What you need to do -> Across the whole listing, filter for the string "listed" and copy every line that has it.

Records provided ->

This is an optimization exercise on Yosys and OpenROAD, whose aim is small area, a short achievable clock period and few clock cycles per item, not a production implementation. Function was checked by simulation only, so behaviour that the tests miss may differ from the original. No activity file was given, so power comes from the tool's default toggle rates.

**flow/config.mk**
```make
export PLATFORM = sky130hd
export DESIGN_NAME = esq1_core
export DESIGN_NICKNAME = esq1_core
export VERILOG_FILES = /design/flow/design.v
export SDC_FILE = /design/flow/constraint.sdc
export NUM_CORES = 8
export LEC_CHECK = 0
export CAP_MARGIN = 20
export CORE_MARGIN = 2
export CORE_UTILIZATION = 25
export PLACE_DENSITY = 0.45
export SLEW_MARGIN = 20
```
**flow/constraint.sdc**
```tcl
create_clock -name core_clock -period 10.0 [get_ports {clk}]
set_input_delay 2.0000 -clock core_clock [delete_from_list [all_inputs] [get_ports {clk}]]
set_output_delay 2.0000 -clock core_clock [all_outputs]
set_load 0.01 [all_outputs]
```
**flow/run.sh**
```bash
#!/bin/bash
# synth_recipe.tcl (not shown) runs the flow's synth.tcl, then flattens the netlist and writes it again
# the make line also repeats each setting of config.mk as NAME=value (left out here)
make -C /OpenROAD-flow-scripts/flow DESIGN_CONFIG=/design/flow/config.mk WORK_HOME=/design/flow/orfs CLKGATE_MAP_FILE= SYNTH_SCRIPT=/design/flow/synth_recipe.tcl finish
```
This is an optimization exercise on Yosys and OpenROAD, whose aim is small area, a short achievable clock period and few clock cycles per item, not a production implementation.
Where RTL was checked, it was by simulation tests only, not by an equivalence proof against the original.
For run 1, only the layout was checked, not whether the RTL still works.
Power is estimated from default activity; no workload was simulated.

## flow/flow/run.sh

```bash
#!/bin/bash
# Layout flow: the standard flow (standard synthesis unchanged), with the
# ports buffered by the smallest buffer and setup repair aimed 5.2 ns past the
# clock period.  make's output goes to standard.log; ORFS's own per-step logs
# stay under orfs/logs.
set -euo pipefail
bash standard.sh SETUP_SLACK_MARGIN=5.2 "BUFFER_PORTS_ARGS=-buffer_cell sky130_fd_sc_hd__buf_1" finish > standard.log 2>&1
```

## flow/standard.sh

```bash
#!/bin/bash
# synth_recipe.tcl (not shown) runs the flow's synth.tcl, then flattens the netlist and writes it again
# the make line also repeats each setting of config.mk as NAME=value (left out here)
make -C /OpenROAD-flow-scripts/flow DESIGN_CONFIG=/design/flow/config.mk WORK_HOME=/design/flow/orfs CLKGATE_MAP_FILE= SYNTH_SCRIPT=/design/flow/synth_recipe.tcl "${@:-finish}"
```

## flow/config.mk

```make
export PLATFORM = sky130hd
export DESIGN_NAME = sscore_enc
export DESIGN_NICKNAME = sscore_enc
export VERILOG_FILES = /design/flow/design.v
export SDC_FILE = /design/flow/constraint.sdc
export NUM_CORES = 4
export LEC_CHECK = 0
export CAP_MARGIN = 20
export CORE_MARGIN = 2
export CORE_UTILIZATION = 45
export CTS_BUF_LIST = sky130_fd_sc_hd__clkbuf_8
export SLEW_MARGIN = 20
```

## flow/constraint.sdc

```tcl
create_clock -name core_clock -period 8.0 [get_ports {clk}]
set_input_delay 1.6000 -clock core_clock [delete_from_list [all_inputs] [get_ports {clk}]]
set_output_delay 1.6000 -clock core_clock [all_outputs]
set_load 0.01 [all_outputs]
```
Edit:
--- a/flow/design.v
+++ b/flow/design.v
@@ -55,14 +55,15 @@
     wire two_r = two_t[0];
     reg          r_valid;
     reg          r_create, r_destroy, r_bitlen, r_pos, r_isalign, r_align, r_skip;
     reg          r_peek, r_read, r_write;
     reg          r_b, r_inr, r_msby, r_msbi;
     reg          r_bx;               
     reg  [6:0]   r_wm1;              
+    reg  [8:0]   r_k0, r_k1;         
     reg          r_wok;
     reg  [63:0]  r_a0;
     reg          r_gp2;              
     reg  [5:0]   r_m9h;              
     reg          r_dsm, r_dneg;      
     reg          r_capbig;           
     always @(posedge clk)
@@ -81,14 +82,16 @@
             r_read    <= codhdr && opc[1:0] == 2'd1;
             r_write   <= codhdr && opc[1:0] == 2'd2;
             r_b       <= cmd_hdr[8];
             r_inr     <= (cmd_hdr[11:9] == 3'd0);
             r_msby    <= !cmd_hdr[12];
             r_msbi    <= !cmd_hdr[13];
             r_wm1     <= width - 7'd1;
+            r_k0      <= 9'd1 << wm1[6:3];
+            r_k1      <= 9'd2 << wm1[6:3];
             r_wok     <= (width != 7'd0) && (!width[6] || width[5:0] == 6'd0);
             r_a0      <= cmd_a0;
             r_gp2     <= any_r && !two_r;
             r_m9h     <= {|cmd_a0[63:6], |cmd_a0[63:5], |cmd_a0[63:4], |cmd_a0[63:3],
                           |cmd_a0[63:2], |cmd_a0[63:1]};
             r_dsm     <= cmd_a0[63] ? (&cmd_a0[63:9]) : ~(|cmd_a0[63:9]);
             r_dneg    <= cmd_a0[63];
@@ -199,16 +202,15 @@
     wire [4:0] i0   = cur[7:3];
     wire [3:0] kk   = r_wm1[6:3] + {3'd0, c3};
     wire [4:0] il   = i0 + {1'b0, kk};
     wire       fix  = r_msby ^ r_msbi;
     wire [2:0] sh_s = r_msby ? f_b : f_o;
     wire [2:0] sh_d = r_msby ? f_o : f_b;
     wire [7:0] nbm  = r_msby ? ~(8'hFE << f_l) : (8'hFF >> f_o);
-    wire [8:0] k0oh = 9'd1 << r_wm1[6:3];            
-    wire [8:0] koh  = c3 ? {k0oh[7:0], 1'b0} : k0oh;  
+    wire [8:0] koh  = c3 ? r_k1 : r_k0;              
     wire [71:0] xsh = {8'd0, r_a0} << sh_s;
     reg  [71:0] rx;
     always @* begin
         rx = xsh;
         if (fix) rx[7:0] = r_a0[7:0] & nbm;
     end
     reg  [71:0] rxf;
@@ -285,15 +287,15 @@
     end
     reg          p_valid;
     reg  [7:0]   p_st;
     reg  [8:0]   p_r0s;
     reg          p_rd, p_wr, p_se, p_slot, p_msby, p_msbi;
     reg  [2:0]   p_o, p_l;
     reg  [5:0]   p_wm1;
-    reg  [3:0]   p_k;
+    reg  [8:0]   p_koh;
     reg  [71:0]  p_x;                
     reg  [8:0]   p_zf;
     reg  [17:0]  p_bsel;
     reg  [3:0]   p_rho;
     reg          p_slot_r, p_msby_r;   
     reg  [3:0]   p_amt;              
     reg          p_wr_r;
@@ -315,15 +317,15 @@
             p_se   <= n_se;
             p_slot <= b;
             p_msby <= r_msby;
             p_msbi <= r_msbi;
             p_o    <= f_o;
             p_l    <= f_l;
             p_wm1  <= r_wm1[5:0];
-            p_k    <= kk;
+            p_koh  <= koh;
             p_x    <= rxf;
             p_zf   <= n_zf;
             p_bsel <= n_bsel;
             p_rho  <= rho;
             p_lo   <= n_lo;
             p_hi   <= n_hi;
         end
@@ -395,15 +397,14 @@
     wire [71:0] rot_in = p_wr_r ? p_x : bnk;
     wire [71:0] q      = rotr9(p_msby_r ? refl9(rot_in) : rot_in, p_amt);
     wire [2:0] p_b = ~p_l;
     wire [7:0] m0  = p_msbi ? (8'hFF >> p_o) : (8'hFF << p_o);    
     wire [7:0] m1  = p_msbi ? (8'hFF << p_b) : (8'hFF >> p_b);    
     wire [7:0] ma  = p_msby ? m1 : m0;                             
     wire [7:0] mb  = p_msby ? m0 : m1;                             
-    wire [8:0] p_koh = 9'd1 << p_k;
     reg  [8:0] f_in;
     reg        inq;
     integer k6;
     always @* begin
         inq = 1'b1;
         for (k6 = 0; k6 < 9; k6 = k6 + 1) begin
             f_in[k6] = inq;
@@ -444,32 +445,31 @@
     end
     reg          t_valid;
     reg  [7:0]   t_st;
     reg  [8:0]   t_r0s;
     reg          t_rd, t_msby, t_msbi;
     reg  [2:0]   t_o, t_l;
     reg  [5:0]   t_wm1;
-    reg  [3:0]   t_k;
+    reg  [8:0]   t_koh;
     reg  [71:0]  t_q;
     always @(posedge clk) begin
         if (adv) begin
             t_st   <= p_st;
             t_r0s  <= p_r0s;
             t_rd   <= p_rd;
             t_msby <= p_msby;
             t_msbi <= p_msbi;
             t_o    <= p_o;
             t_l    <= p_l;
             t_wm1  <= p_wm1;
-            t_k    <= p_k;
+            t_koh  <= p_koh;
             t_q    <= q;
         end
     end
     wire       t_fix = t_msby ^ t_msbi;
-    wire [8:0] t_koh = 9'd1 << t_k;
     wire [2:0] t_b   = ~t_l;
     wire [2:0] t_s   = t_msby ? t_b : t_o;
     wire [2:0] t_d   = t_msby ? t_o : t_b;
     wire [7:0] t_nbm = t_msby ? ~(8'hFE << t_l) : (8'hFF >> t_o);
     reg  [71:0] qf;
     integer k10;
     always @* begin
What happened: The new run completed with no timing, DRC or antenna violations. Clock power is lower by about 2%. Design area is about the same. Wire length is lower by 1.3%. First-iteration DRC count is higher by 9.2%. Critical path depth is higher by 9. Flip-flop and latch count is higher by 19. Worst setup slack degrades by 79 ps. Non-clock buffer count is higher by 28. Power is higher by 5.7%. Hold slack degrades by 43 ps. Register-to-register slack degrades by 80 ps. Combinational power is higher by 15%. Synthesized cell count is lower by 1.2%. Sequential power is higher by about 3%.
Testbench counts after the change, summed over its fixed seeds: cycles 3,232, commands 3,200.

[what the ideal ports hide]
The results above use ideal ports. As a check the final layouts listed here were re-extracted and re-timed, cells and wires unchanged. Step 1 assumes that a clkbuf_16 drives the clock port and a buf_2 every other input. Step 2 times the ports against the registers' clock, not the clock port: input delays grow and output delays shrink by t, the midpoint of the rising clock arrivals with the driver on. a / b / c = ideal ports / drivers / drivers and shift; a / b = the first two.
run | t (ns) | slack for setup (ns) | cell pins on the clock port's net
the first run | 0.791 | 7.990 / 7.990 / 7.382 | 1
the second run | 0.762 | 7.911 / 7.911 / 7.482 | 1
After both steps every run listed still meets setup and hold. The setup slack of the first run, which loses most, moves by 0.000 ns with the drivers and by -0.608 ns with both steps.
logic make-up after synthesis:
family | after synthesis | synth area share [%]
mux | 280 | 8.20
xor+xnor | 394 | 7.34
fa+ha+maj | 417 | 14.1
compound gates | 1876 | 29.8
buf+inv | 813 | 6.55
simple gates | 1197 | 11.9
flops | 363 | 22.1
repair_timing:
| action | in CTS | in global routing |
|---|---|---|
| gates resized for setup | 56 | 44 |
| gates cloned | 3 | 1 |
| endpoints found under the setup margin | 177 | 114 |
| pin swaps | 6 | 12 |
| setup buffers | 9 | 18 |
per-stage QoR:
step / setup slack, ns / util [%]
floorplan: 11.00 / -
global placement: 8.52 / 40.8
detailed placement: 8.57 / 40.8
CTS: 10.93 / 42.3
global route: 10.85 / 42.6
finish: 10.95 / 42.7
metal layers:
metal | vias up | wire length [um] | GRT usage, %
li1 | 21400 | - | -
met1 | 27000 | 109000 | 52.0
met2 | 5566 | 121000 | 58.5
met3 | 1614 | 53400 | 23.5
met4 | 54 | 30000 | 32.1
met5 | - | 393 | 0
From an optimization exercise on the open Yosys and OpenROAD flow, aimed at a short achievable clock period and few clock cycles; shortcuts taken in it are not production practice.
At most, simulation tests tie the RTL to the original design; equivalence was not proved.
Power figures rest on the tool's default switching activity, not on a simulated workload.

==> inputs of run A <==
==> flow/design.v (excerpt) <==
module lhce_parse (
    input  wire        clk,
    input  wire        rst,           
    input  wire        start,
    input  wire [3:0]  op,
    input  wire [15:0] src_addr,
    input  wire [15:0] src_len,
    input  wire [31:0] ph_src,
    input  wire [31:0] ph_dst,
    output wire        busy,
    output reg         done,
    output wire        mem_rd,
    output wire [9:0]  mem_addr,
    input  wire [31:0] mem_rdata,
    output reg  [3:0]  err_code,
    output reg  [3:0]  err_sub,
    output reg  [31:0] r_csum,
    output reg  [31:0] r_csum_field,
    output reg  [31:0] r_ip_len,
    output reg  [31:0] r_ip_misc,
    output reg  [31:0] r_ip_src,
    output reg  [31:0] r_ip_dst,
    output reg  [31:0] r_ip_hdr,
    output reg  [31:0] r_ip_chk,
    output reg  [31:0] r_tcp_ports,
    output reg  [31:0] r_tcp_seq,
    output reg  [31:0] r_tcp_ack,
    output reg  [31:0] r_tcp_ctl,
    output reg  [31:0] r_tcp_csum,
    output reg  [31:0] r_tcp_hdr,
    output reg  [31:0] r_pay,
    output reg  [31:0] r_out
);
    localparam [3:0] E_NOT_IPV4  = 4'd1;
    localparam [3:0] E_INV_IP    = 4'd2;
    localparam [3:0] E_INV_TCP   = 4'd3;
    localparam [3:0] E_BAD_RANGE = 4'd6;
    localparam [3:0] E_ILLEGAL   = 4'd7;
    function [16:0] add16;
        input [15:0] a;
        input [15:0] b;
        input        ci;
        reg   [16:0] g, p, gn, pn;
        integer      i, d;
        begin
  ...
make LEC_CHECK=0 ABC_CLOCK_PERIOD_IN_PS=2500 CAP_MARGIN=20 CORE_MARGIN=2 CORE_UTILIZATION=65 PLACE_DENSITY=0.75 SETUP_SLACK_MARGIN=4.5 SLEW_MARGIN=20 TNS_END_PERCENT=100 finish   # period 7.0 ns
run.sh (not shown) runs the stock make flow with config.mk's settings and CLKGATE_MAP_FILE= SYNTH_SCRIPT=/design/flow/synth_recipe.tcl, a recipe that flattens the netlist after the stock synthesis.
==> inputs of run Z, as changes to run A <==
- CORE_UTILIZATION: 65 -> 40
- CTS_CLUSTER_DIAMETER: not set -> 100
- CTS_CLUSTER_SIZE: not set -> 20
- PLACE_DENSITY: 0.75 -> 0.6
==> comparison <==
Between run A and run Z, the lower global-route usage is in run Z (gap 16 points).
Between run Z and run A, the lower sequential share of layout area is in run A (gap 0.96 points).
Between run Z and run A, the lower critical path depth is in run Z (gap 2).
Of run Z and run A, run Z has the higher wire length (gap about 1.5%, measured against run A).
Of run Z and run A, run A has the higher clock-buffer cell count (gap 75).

Result of this exercise ->
The results above use ideal ports. As a check the final layouts listed here were re-extracted and re-timed, cells and wires unchanged. Step 1 assumes that a clkbuf_16 drives the clock port and a buf_2 every other input. Step 2 times the ports against the registers' clock, not the clock port: input delays grow and output delays shrink by t, the midpoint of the rising clock arrivals with the driver on. a / b / c = ideal ports / drivers / drivers and shift; a / b = the first two.
After both steps every run listed still meets setup and hold. The setup slack of the first run, which loses most, moves by 0.000 ns with the drivers and by -0.608 ns with both steps.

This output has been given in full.